▶ _Task statement_: The response should contain every entry, reproduced exactly.
(Information provided begins)
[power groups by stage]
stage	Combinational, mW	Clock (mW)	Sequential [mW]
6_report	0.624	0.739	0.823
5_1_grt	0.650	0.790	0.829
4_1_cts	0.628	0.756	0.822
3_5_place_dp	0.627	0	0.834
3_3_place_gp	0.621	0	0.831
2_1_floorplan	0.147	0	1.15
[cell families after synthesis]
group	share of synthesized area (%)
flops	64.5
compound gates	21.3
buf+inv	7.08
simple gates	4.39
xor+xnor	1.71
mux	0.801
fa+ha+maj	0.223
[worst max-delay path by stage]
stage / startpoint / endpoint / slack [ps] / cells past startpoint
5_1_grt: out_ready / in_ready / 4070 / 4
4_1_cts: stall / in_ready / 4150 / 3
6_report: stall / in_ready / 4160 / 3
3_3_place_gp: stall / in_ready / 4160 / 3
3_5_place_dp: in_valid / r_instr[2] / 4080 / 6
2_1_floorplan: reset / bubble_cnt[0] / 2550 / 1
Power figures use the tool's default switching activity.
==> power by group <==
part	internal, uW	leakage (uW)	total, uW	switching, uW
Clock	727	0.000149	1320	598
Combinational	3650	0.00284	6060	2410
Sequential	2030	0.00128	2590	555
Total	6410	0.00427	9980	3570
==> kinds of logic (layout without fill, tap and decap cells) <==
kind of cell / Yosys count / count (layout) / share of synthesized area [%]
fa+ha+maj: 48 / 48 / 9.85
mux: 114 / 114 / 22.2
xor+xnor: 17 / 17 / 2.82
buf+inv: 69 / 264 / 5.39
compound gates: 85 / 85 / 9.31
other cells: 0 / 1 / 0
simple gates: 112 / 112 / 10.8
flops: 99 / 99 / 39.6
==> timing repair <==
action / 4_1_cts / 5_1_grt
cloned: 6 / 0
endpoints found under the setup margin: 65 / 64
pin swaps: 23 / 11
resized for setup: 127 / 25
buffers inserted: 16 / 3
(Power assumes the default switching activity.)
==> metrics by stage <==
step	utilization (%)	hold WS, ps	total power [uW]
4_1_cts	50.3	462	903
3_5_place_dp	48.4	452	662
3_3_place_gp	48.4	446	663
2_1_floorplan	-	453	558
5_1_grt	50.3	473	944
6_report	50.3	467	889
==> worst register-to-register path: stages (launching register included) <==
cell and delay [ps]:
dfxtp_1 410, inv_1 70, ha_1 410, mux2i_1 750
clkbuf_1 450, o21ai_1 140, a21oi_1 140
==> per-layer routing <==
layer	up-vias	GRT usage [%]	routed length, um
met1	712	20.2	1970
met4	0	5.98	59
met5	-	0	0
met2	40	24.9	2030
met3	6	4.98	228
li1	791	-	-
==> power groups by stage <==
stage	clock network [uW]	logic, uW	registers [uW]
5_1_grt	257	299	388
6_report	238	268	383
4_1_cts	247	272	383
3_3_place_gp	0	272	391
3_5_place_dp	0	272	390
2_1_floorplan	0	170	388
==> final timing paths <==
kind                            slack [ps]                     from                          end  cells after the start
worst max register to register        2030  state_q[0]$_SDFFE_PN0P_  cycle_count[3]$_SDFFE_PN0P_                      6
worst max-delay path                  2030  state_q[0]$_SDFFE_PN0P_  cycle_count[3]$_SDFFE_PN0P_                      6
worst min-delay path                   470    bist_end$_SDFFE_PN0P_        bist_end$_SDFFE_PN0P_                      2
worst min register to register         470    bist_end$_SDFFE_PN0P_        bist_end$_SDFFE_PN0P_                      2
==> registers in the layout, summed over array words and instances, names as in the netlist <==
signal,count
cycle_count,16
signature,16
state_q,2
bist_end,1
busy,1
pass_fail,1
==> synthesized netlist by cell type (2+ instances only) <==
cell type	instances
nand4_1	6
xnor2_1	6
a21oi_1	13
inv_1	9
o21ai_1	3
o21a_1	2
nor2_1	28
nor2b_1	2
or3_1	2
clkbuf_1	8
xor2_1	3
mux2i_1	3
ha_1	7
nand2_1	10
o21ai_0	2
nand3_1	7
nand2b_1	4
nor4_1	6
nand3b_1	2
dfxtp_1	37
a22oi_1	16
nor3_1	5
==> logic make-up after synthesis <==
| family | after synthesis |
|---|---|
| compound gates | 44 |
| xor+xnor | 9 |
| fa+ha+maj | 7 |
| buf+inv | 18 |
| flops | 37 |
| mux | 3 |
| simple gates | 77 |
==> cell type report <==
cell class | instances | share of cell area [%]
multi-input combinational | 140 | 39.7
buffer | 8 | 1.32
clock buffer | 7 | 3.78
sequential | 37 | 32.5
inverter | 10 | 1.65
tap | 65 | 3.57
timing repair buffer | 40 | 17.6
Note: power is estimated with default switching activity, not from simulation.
(Information provided ends)
▶ _Task response_:
[power groups by stage]
stage	Combinational, mW	Clock (mW)	Sequential [mW]
6_report	0.624	0.739	0.823
5_1_grt	0.650	0.790	0.829
4_1_cts	0.628	0.756	0.822
3_5_place_dp	0.627	0	0.834
3_3_place_gp	0.621	0	0.831
2_1_floorplan	0.147	0	1.15
[cell families after synthesis]
group	share of synthesized area (%)
flops	64.5
compound gates	21.3
buf+inv	7.08
simple gates	4.39
xor+xnor	1.71
mux	0.801
fa+ha+maj	0.223
[worst max-delay path by stage]
stage / startpoint / endpoint / slack [ps] / cells past startpoint
5_1_grt: out_ready / in_ready / 4070 / 4
4_1_cts: stall / in_ready / 4150 / 3
6_report: stall / in_ready / 4160 / 3
3_3_place_gp: stall / in_ready / 4160 / 3
3_5_place_dp: in_valid / r_instr[2] / 4080 / 6
2_1_floorplan: reset / bubble_cnt[0] / 2550 / 1
Power figures use the tool's default switching activity.
==> power by group <==
part	internal, uW	leakage (uW)	total, uW	switching, uW
Clock	727	0.000149	1320	598
Combinational	3650	0.00284	6060	2410
Sequential	2030	0.00128	2590	555
Total	6410	0.00427	9980	3570
==> kinds of logic (layout without fill, tap and decap cells) <==
kind of cell / Yosys count / count (layout) / share of synthesized area [%]
fa+ha+maj: 48 / 48 / 9.85
mux: 114 / 114 / 22.2
xor+xnor: 17 / 17 / 2.82
buf+inv: 69 / 264 / 5.39
compound gates: 85 / 85 / 9.31
other cells: 0 / 1 / 0
simple gates: 112 / 112 / 10.8
flops: 99 / 99 / 39.6
==> timing repair <==
action / 4_1_cts / 5_1_grt
cloned: 6 / 0
endpoints found under the setup margin: 65 / 64
pin swaps: 23 / 11
resized for setup: 127 / 25
buffers inserted: 16 / 3
(Power assumes the default switching activity.)
==> metrics by stage <==
step	utilization (%)	hold WS, ps	total power [uW]
4_1_cts	50.3	462	903
3_5_place_dp	48.4	452	662
3_3_place_gp	48.4	446	663
2_1_floorplan	-	453	558
5_1_grt	50.3	473	944
6_report	50.3	467	889
==> worst register-to-register path: stages (launching register included) <==
cell and delay [ps]:
dfxtp_1 410, inv_1 70, ha_1 410, mux2i_1 750
clkbuf_1 450, o21ai_1 140, a21oi_1 140
==> per-layer routing <==
layer	up-vias	GRT usage [%]	routed length, um
met1	712	20.2	1970
met4	0	5.98	59
met5	-	0	0
met2	40	24.9	2030
met3	6	4.98	228
li1	791	-	-
==> power groups by stage <==
stage	clock network [uW]	logic, uW	registers [uW]
5_1_grt	257	299	388
6_report	238	268	383
4_1_cts	247	272	383
3_3_place_gp	0	272	391
3_5_place_dp	0	272	390
2_1_floorplan	0	170	388
==> final timing paths <==
kind                            slack [ps]                     from                          end  cells after the start
worst max register to register        2030  state_q[0]$_SDFFE_PN0P_  cycle_count[3]$_SDFFE_PN0P_                      6
worst max-delay path                  2030  state_q[0]$_SDFFE_PN0P_  cycle_count[3]$_SDFFE_PN0P_                      6
worst min-delay path                   470    bist_end$_SDFFE_PN0P_        bist_end$_SDFFE_PN0P_                      2
worst min register to register         470    bist_end$_SDFFE_PN0P_        bist_end$_SDFFE_PN0P_                      2
==> registers in the layout, summed over array words and instances, names as in the netlist <==
signal,count
cycle_count,16
signature,16
state_q,2
bist_end,1
busy,1
pass_fail,1
==> synthesized netlist by cell type (2+ instances only) <==
cell type	instances
nand4_1	6
xnor2_1	6
a21oi_1	13
inv_1	9
o21ai_1	3
o21a_1	2
nor2_1	28
nor2b_1	2
or3_1	2
clkbuf_1	8
xor2_1	3
mux2i_1	3
ha_1	7
nand2_1	10
o21ai_0	2
nand3_1	7
nand2b_1	4
nor4_1	6
nand3b_1	2
dfxtp_1	37
a22oi_1	16
nor3_1	5
==> logic make-up after synthesis <==
| family | after synthesis |
|---|---|
| compound gates | 44 |
| xor+xnor | 9 |
| fa+ha+maj | 7 |
| buf+inv | 18 |
| flops | 37 |
| mux | 3 |
| simple gates | 77 |
==> cell type report <==
cell class | instances | share of cell area [%]
multi-input combinational | 140 | 39.7
buffer | 8 | 1.32
clock buffer | 7 | 3.78
sequential | 37 | 32.5
inverter | 10 | 1.65
tap | 65 | 3.57
timing repair buffer | 40 | 17.6
Note: power is estimated with default switching activity, not from simulation.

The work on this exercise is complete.